Steel's $5 billion commitment falls short of the $6 billion to $7 billion that recent government and industry reports estimated steelmakers should spend every year to replace obsolete equipment and catch up with overseas competitors. Yet the $5 billion, according to the same reports, still is $1 billion more than the industry has to spend at the present time.
To make up the difference, the industry counts on a three-way boost from tax changes, looser environmental regulation, and tighter controls.
A January 1980 AISI report stressed the urgent need for changes in these three areas. Very quickly, the AISI formula for reviving the steel industry won backing from the Congress's nonpartisan Office of Technology Assessment (OTA). Soon the General Accounting Office (GAO) and the Reagan campaign picked up the theme that the American steel industry isn't uncompetitive through incompetence or laziness but rather as a result of counterproductive government policies.
The OTA report concluded that "a well-defined and vigorously implemented government policy has nurtured the Japanese steel industry's expansion and adoption of new technology. The US steel industry, on the other hand, has been hurt by a long series of federal government policies that have frequently been uncoordinated, contradictory, and inattentive to critical issues."

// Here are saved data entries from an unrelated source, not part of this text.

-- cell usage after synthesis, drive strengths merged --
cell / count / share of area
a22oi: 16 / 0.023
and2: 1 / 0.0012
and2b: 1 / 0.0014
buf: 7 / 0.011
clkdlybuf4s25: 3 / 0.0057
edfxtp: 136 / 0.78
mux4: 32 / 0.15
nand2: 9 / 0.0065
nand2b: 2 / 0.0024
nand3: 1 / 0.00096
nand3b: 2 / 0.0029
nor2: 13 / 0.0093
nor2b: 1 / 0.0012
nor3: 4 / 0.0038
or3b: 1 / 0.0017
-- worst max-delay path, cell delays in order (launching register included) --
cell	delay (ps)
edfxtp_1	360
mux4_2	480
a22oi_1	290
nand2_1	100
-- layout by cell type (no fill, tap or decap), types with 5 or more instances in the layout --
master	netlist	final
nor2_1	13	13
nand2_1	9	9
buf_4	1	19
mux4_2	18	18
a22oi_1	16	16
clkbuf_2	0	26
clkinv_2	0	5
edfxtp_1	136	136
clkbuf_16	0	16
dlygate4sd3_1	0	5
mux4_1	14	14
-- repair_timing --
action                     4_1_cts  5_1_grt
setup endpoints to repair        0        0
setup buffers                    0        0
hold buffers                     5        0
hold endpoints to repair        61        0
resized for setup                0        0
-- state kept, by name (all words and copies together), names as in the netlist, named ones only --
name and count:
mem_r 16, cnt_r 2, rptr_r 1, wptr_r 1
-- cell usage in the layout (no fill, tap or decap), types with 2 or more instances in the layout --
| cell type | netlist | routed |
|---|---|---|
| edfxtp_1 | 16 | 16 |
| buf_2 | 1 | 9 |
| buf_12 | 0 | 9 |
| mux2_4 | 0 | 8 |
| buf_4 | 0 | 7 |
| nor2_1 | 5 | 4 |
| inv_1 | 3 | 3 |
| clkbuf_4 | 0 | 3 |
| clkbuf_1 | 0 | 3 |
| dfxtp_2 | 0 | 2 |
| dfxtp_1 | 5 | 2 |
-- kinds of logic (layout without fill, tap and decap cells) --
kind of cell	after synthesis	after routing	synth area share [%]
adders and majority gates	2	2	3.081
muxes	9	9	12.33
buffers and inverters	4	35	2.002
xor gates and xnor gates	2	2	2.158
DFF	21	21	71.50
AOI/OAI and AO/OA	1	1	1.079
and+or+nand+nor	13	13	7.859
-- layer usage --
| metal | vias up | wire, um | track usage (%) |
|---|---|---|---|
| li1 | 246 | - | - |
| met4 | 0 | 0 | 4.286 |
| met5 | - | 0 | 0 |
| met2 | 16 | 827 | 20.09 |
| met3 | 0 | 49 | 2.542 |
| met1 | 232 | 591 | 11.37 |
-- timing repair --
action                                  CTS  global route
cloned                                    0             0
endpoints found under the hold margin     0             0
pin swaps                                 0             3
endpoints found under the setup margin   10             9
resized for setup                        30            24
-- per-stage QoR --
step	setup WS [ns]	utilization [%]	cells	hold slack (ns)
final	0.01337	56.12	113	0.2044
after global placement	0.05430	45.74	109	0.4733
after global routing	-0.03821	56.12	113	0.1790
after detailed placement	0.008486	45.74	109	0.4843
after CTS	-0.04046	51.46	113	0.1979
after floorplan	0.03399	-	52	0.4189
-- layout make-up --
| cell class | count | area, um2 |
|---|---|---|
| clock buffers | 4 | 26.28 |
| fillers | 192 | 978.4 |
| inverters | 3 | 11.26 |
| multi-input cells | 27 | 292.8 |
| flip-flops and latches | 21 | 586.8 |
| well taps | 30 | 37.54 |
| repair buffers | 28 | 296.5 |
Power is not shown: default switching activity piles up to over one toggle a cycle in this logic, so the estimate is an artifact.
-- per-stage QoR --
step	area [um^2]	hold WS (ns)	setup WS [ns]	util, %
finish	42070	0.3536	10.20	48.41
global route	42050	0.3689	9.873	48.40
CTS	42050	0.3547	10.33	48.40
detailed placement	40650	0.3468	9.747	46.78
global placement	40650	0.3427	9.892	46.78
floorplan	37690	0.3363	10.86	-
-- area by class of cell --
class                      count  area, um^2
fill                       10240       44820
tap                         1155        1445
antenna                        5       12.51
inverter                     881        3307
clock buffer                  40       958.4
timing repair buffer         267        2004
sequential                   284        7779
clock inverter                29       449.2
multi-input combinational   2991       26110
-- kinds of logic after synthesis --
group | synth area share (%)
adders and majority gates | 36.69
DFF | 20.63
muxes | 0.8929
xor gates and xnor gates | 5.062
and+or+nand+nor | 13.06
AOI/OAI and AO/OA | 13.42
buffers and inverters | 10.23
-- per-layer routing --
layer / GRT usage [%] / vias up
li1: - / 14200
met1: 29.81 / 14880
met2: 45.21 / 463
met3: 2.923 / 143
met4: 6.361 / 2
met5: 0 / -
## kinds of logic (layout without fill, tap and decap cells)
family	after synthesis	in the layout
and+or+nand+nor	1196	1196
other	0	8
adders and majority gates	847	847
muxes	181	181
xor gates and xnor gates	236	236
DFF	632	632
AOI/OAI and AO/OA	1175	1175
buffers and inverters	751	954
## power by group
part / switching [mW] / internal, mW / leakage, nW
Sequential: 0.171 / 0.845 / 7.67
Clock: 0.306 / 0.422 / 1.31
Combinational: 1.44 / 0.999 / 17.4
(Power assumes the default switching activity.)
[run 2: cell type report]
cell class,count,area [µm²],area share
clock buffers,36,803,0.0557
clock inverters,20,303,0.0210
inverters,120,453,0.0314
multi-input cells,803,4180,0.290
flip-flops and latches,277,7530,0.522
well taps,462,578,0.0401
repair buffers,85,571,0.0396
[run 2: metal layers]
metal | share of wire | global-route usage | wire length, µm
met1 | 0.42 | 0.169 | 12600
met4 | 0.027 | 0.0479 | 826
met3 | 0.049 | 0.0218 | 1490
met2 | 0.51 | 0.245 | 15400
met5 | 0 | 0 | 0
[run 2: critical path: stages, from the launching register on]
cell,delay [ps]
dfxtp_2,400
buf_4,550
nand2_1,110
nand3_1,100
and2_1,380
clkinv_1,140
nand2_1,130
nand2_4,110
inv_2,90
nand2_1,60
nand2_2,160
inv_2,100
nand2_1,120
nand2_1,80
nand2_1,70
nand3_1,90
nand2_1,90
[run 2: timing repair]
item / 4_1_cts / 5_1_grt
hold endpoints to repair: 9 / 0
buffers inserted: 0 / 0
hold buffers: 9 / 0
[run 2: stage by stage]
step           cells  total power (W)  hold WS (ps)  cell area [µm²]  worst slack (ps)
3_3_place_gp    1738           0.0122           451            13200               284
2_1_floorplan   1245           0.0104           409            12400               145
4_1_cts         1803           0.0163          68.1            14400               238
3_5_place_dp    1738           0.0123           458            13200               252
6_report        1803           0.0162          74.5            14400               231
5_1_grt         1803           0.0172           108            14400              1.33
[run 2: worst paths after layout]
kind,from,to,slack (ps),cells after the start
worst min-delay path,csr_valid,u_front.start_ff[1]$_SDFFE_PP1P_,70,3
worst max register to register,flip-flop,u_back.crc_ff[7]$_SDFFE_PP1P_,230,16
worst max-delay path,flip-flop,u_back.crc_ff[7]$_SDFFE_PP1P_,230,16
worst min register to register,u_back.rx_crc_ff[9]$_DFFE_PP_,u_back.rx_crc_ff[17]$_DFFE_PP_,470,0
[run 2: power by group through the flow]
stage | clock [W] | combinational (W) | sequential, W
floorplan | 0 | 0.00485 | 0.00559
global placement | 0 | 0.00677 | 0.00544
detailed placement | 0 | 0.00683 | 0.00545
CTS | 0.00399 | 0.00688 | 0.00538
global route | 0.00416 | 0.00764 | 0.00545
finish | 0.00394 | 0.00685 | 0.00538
==> src/rtl/led_buzzer_pattern_generator_unit.sv <==
// top level of the led and buzzer pattern generator
//
// Each input beat is one 10 ms tick or a one-shot trigger and produces exactly one
// result beat holding the led percentages, buzzer enable and frequency and the
// busy flag after that beat. The whole update is combinational logic from the state
// registers into a result register, so one beat is taken every clock while o_stall is
// low. A two-entry output buffer (result register plus skid register) lets the block
// take a beat while a result still waits; o_stall rises only when both entries are full.
// Configuration is written through the APB-style port with zero wait states; the user
// must write it only while the block is idle, which the block itself does not enforce.
module led_buzzer_pattern_generator_unit (
    input  logic                         i_clk,
    input  logic                         i_rst_n,
    // apb configuration
    input  logic                         psel,
    input  logic                         penable,
    input  logic                         pwrite,
    input  logic [lbpg_pkg::ADDR_W-1:0]  paddr,
    input  logic [lbpg_pkg::DATA_W-1:0]  pwdata,
    output logic [lbpg_pkg::DATA_W-1:0]  prdata,
    output logic                         pready,
    // input channel
    input  logic                         i_valid,
    output logic                         o_stall,
    input  logic                         i_operation,
    input  logic [2:0]                   i_signal_kind,
    // output channel
    output logic                         o_valid,
    input  logic                         i_stall,
    output logic [lbpg_pkg::PCT_W-1:0]   o_led_red,
    output logic [lbpg_pkg::PCT_W-1:0]   o_led_green,
    output logic [lbpg_pkg::PCT_W-1:0]   o_led_blue,
    output logic                         o_buzzer_on,
    output logic [lbpg_pkg::FREQ_W-1:0]  o_buzzer_freq,
    output logic                         o_signal_busy
);
    import lbpg_pkg::*;

    // configuration registers
    logic [2:0]        r_mode;
    logic [PCT_W-1:0]  r_man_red;
    logic [PCT_W-1:0]  r_man_green;
    logic [PCT_W-1:0]  r_man_blue;
    logic              r_man_buz_on;
    logic [FREQ_W-1:0] r_man_freq;

    // pattern state
    logic              r_sig_active;
    logic [STIM_W-1:0] r_sig_timer;
    logic [2:0]        r_sig_held;
    logic [PTIM_W-1:0] r_pat_timer;
    logic [PCT_W-1:0]  r_red;
    logic [PCT_W-1:0]  r_green;
    logic [PCT_W-1:0]  r_blue;
    logic              r_buz;
    logic [FREQ_W-1:0] r_freq;

    logic              n_sig_active;
    logic [STIM_W-1:0] n_sig_timer;
    logic [2:0]        n_sig_held;
    logic [PTIM_W-1:0] n_pat_timer;
    logic [PCT_W-1:0]  n_red;
    logic [PCT_W-1:0]  n_green;
    logic [PCT_W-1:0]  n_blue;
    logic              n_buz;
    logic [FREQ_W-1:0] n_freq;

    // output buffer
    t_result r_out;
    t_result r_skid;
    logic    r_out_valid;
    logic    r_skid_valid;
    t_result n_res;

    logic              w_in_acc;
    logic              w_out_acc;
    logic              w_cfg_wr;
    t_reg_idx          w_cfg_idx;
    logic [STIM_W-1:0] w_sig_len;
    logic [PTIM_W-1:0] w_c;
    logic [12:0]       w_fly_gnum;
    logic [12:0]       w_fly_bnum;
    logic [23:0]       w_fly_gprod;
    logic [23:0]       w_fly_bprod;
    logic [PCT_W-1:0]  w_fly_green;
    logic [PCT_W-1:0]  w_fly_blue;
    logic [PTIM_W-1:0] w_c4;
    logic [PTIM_W-1:0] w_c4m;

    assign w_in_acc  = i_valid && !o_stall;
    assign w_out_acc = r_out_valid && !i_stall;
    assign w_cfg_wr  = psel && penable && pwrite && pready;
    assign w_cfg_idx = t_reg_idx'(paddr[ADDR_W-1:2]);

    // apb write
    always_ff @(posedge i_clk) begin
        if (!i_rst_n) begin
            r_mode       <= MODE_PROCESSING1;
            r_man_red    <= '0;
            r_man_green  <= '0;
            r_man_blue   <= '0;
            r_man_buz_on <= 1'b0;
            r_man_freq   <= '0;
        end else if (w_cfg_wr) begin
            case (w_cfg_idx)
                REG_PATTERN_MODE:  r_mode       <= pwdata[2:0];
                REG_MANUAL_RED:    r_man_red    <= pwdata[PCT_W-1:0];
                REG_MANUAL_GREEN:  r_man_green  <= pwdata[PCT_W-1:0];
                REG_MANUAL_BLUE:   r_man_blue   <= pwdata[PCT_W-1:0];
                REG_MANUAL_BUZ_ON: r_man_buz_on <= pwdata[0];
                REG_MANUAL_FREQ:   r_man_freq   <= pwdata[FREQ_W-1:0];
                default: ;
            endcase
        end
    end

    // apb read
    assign pready = 1'b1;
    always_comb begin
        case (w_cfg_idx)
            REG_PATTERN_MODE:  prdata = {{(DATA_W-3){1'b0}}, r_mode};
            REG_MANUAL_RED:    prdata = {{(DATA_W-PCT_W){1'b0}}, r_man_red};
            REG_MANUAL_GREEN:  prdata = {{(DATA_W-PCT_W){1'b0}}, r_man_green};
            REG_MANUAL_BLUE:   prdata = {{(DATA_W-PCT_W){1'b0}}, r_man_blue};
            REG_MANUAL_BUZ_ON: prdata = {{(DATA_W-1){1'b0}}, r_man_buz_on};
            REG_MANUAL_FREQ:   prdata = {{(DATA_W-FREQ_W){1'b0}}, r_man_freq};
            default:           prdata = '0;
        endcase
    end

    // one-shot length, held kinds above err1 fold modulo five
    always_comb begin
        case (r_sig_held)
            3'd0, 3'd5: w_sig_len = LEN_START1;
            3'd1, 3'd6: w_sig_len = LEN_START2;
            3'd2, 3'd7: w_sig_len = LEN_CONTINUE1;
            3'd3:       w_sig_len = LEN_SUCCESS1;
            default:    w_sig_len = LEN_ERR1;
        endcase
    end

    // background timer after the per-mode wrap check
    always_comb begin
        case (r_mode)
            MODE_NORMAL:      w_c = (r_pat_timer > 8'd200) ? '0 : r_pat_timer;
            MODE_FLYING:      w_c = (r_pat_timer > 8'd140) ? '0 : r_pat_timer;
            MODE_PROCESSING1,
            MODE_PROCESSING2: w_c = (r_pat_timer > 8'd50) ? '0 : r_pat_timer;
            default:          w_c = r_pat_timer;
        endcase
    end

    // flying ramp: floor(30x/100) as multiply by 1311 and shift by 17
    assign w_fly_gnum  = 13'(w_c) * 13'd30;
    assign w_fly_bnum  = 13'(8'd100 - w_c) * 13'd30;
    assign w_fly_gprod = 24'(w_fly_gnum) * 24'd1311;
    assign w_fly_bprod = 24'(w_fly_bnum) * 24'd1311;
    assign w_fly_green = w_fly_gprod[17 +: PCT_W];
    assign w_fly_blue  = w_fly_bprod[17 +: PCT_W];

    // processing2 ramp terms
    assign w_c4  = {w_c[PTIM_W-3:0], 2'b00};
    assign w_c4m = {w_c[PTIM_W-3:0] - 6'd25, 2'b00};

    // next state for one beat
    always_comb begin
        n_sig_active = r_sig_active;
        n_sig_timer  = r_sig_timer;
        n_sig_held   = r_sig_held;
        n_pat_timer  = r_pat_timer;
        n_red        = r_red;
        n_green      = r_green;
        n_blue       = r_blue;
        n_buz        = r_buz;
        n_freq       = r_freq;
        if (i_operation == OP_TRIGGER) begin
            // unknown kinds are ignored
            if (i_signal_kind <= SIG_ERR1) begin
                n_sig_timer  = '0;
                n_sig_held   = i_signal_kind;
                n_sig_active = 1'b1;
            end
        end else if (r_sig_active) begin
            if (r_sig_timer > w_sig_len) begin
                // end of signal, drives hold
                n_sig_active = 1'b0;
            end else begin
                n_sig_timer = r_sig_timer + 7'd1;
                case (r_sig_held)
                    3'd0, 3'd5: begin
                        n_buz = 1'b1;
                        n_red = '0;
                        if (r_sig_timer < 7'd15) begin
                            n_freq  = FREQ_900;
                            n_green = '0;
                            n_blue  = PCT_FULL;
                        end else begin
                            n_freq  = FREQ_1500;
                            n_green = PCT_FULL;
                            n_blue  = '0;
                        end
                    end
                    3'd1, 3'd6: begin
                        n_buz   = 1'b1;
                        n_red   = '0;
                        n_green = '0;
                        n_blue  = '0;
                        if (r_sig_timer < 7'd15) begin
                            n_freq = FREQ_800;
                            n_red  = PCT_FULL;
                        end else if (r_sig_timer < 7'd30) begin
                            n_freq  = FREQ_1000;
                            n_green = PCT_FULL;
                        end else begin
                            n_freq = FREQ_1200;
                            n_blue = PCT_FULL;
                        end
                    end
                    3'd2, 3'd7: begin
                        // buzzer holds in the second half
                        n_freq  = FREQ_1500;
                        n_red   = '0;
                        n_green = '0;
                        n_blue  = '0;
                        if (r_sig_timer < 7'd20) begin
                            n_blue = PCT_FULL;
                            n_buz  = 1'b1;
                        end else if (r_sig_timer < 7'd40) begin
                            n_buz = 1'b0;
                        end else if (r_sig_timer < 7'd60) begin
                            n_blue = PCT_FULL;
                        end
                    end
                    3'd3: begin
                        n_freq  = FREQ_1500;
                        n_red   = '0;
                        n_blue  = '0;
                        if ((r_sig_timer < 7'd20) ||
                            (r_sig_timer >= 7'd40 && r_sig_timer < 7'd60)) begin
                            n_green = PCT_FULL;
                            n_buz   = 1'b1;
                        end else begin
                            n_green = '0;
                            n_buz   = 1'b0;
                        end
                    end
                    default: begin
                        n_buz   = 1'b1;
                        n_freq  = FREQ_800;
                        n_green = '0;
                        n_blue  = '0;
                        if ((r_sig_timer < 7'd25) ||
                            (r_sig_timer >= 7'd50 && r_sig_timer < 7'd75)) begin
                            n_red = PCT_FULL;
                        end else begin
                            n_red = '0;
                        end
                    end
                endcase
            end
        end else begin
            // background pattern
            n_pat_timer = w_c + 8'd1;
            case (r_mode)
                MODE_NORMAL: begin
                    n_buz   = 1'b0;
                    n_red   = '0;
                    n_blue  = '0;
                    n_green = (w_c < 8'd100) ? w_c[PCT_W-1:0]
                                             : PCT_W'(8'd200 - w_c);
                end
                MODE_FLYING: begin
                    n_buz   = 1'b0;
                    n_red   = '0;
                    n_green = '0;
                    if (w_c < 8'd100) begin
                        n_green = w_fly_green;
                        n_blue  = w_fly_blue;
                    end else if (w_c < 8'd110) begin
                        n_blue = PCT_FULL;
                    end else if (w_c < 8'd120) begin
                        n_blue = '0;
                    end else if (w_c < 8'd130) begin
                        n_blue = PCT_FULL;
                    end else begin
                        n_blue = '0;
                    end
                end
                MODE_PROCESSING1: begin
                    n_buz   = 1'b0;
                    n_red   = '0;
                    n_green = '0;
                    n_blue  = {w_c[PCT_W-2:0], 1'b0};
                end
                MODE_PROCESSING2: begin
                    n_buz = 1'b0;
                    n_red = '0;
                    if (w_c < 8'd25) begin
                        n_green = PCT_W'(8'd100 - w_c4);
                        n_blue  = w_c4[PCT_W-1:0];
                    end else begin
                        n_green = w_c4m[PCT_W-1:0];
                        n_blue  = PCT_W'(8'd100 - w_c4m);
                    end
                end
                default: begin
                    // manual, colours saturate at full scale
                    if (r_man_buz_on) begin
                        n_freq = r_man_freq;
                    end
                    n_buz   = r_man_buz_on;
                    n_red   = (r_man_red   > PCT_FULL) ? PCT_FULL : r_man_red;
                    n_green = (r_man_green > PCT_FULL) ? PCT_FULL : r_man_green;
                    n_blue  = (r_man_blue  > PCT_FULL) ? PCT_FULL : r_man_blue;
                end
            endcase
        end
    end

    assign n_res = '{red: n_red, green: n_green, blue: n_blue, buz_on: n_buz,
                     freq: n_freq, busy: n_sig_active};

    // state update on each accepted beat
    always_ff @(posedge i_clk) begin
        if (!i_rst_n) begin
            r_sig_active <= 1'b0;
            r_sig_timer  <= '0;
            r_sig_held   <= '0;
            r_pat_timer  <= '0;
            r_red        <= '0;
            r_green      <= '0;
            r_blue       <= '0;
            r_buz        <= 1'b0;
            r_freq       <= '0;
        end else if (w_in_acc) begin
            r_sig_active <= n_sig_active;
            r_sig_timer  <= n_sig_timer;
            r_sig_held   <= n_sig_held;
            r_pat_timer  <= n_pat_timer;
            r_red        <= n_red;
            r_green      <= n_green;
            r_blue       <= n_blue;
            r_buz        <= n_buz;
            r_freq       <= n_freq;
        end
    end

    // result register and skid entry
    always_ff @(posedge i_clk) begin
        if (!i_rst_n) begin
            r_out_valid  <= 1'b0;
            r_skid_valid <= 1'b0;
        end else if (w_out_acc) begin
            if (r_skid_valid) begin
                r_out_valid  <= 1'b1;
                r_skid_valid <= 1'b0;
            end else begin
                r_out_valid <= w_in_acc;
            end
        end else if (w_in_acc) begin
            if (r_out_valid) begin
                r_skid_valid <= 1'b1;
            end else begin
                r_out_valid <= 1'b1;
            end
        end
    end

    always_ff @(posedge i_clk) begin
        if (w_out_acc) begin
            r_out <= r_skid_valid ? r_skid : n_res;
        end else if (w_in_acc && !r_out_valid) begin
            r_out <= n_res;
        end
        if (w_in_acc && r_out_valid && !w_out_acc) begin
            r_skid <= n_res;
        end
    end

    assign o_stall       = r_skid_valid;
    assign o_valid       = r_out_valid;
    assign o_led_red     = r_out.red;
    assign o_led_green   = r_out.green;
    assign o_led_blue    = r_out.blue;
    assign o_buzzer_on   = r_out.buz_on;
    assign o_buzzer_freq = r_out.freq;
    assign o_signal_busy = r_out.busy;

    // skid entry only fills behind a waiting result
    a_skid_behind_out: assert property (@(posedge i_clk) disable iff (!i_rst_n)
        r_skid_valid |-> r_out_valid)
        else $error("skid entry valid with empty result register");

    // pattern timer frozen while a one-shot plays
    a_pat_frozen: assert property (@(posedge i_clk) disable iff (!i_rst_n)
        (w_in_acc && r_sig_active) |=> $stable(r_pat_timer))
        else $error("pattern timer moved during a one-shot");

    // valid trigger restarts the signal timer
    a_trigger_restart: assert property (@(posedge i_clk) disable iff (!i_rst_n)
        (w_in_acc && i_operation == OP_TRIGGER && i_signal_kind <= SIG_ERR1)
        |=> (r_sig_active && r_sig_timer == '0))
        else $error("trigger did not restart the one-shot");

    // signal timer never runs more than one past the longest one-shot length
    a_timer_bound: assert property (@(posedge i_clk) disable iff (!i_rst_n)
        r_sig_timer <= LEN_ERR1 + 7'd1)
        else $error("signal timer out of range");

endmodule
### src/design/pmss_ctrl.sv
`timescale 1ns / 1ps
module pmss_ctrl
    import pmss_pkg::*;
(
    input  logic aclk,
    input  logic aresetn,
    input  logic s_valid,
    output logic s_ready,
    output logic m_valid,
    input  logic m_ready,
    input  sts_t sts,
    output cmd_t cmd
);

    state_t state_reg;
    state_t state_next;
    logic   m_valid_reg;
    logic   m_valid_next;

    always_ff @(posedge aclk) begin
        if (!aresetn) begin
            state_reg   <= S_IDLE;
            m_valid_reg <= 1'b0;
        end else begin
            state_reg   <= state_next;
            m_valid_reg <= m_valid_next;
        end
    end

    always_comb begin
        state_next   = state_reg;
        cmd          = '0;
        s_ready      = 1'b0;
        m_valid_next = m_valid_reg && !m_ready;
        case (state_reg)
            S_IDLE: begin
                s_ready = 1'b1;
                if (s_valid) begin
                    cmd.start  = 1'b1;
                    state_next = sts.count_zero ? S_FETCH : S_SCAN;
                end
            end
            S_SCAN: begin
                cmd.scan_step = 1'b1;
                if (sts.scan_last) begin
                    state_next = S_DRAIN;
                end
            end
            S_DRAIN: begin
                if (!sts.pipe_busy) begin
                    state_next = S_FETCH;
                end
            end
            S_FETCH: begin
                cmd.fetch  = 1'b1;
                state_next = S_COMMIT;
            end
            S_COMMIT: begin
                // hold here while the previous result is still waiting
                if (!m_valid_reg || m_ready) begin
                    cmd.commit   = 1'b1;
                    m_valid_next = 1'b1;
                    state_next   = S_IDLE;
                end
            end
            default: begin
                state_next = S_IDLE;
            end
        endcase
    end

    assign m_valid = m_valid_reg;

    a_commit_after_drain: assert property (@(posedge aclk) disable iff (!aresetn)
        state_reg == S_COMMIT |-> !sts.pipe_busy)
        else $error("commit while scan pipeline still busy");

    a_one_at_a_time: assert property (@(posedge aclk) disable iff (!aresetn)
        s_valid && s_ready |=> !s_ready)
        else $error("new transaction taken while one is in progress");

endmodule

The GAO study identified "priority policy action areas for industry revitalization" as:
* "Assistance with capital formation to promote modernization investment.
* "An effective trade policy to ensure reasonable control of steel imports.
* "Increased flexibility in administering environmental laws."
Reagan's new tax measures seem to answer the first point. Speedier depreciation will free more capital for investment in the new equipment needed to modernize US plants. The changes don't provide the direct government support available to Japanese and European steelmakers. Nor do they provide the 30 -month write-off that enables Canadian companies to build the "greenfield" steel plants still out of reach for US firms. But, says De Lancey, "the new depreciation allowances, long advocated by the steel industry, should trigger a substantial industrial renaissance in the US."
As well, steel counts on other changes. The next Reagan promise steel wants honored is on the environmental front. The AISI calls for "elimination of governmental regulation that is not cost-effective and which goes beyond necessary protection of public health and safety." Stell is confident Congress's action in passing the "stretch out" bill for air pollution deadlines will be followed by further loosening for all environmental requirements. The result says United States Steel Corporation chairman David M. Roderick, is that "funds which otherwise would have been spent now on nonproductive facilities will be available for modernization projects."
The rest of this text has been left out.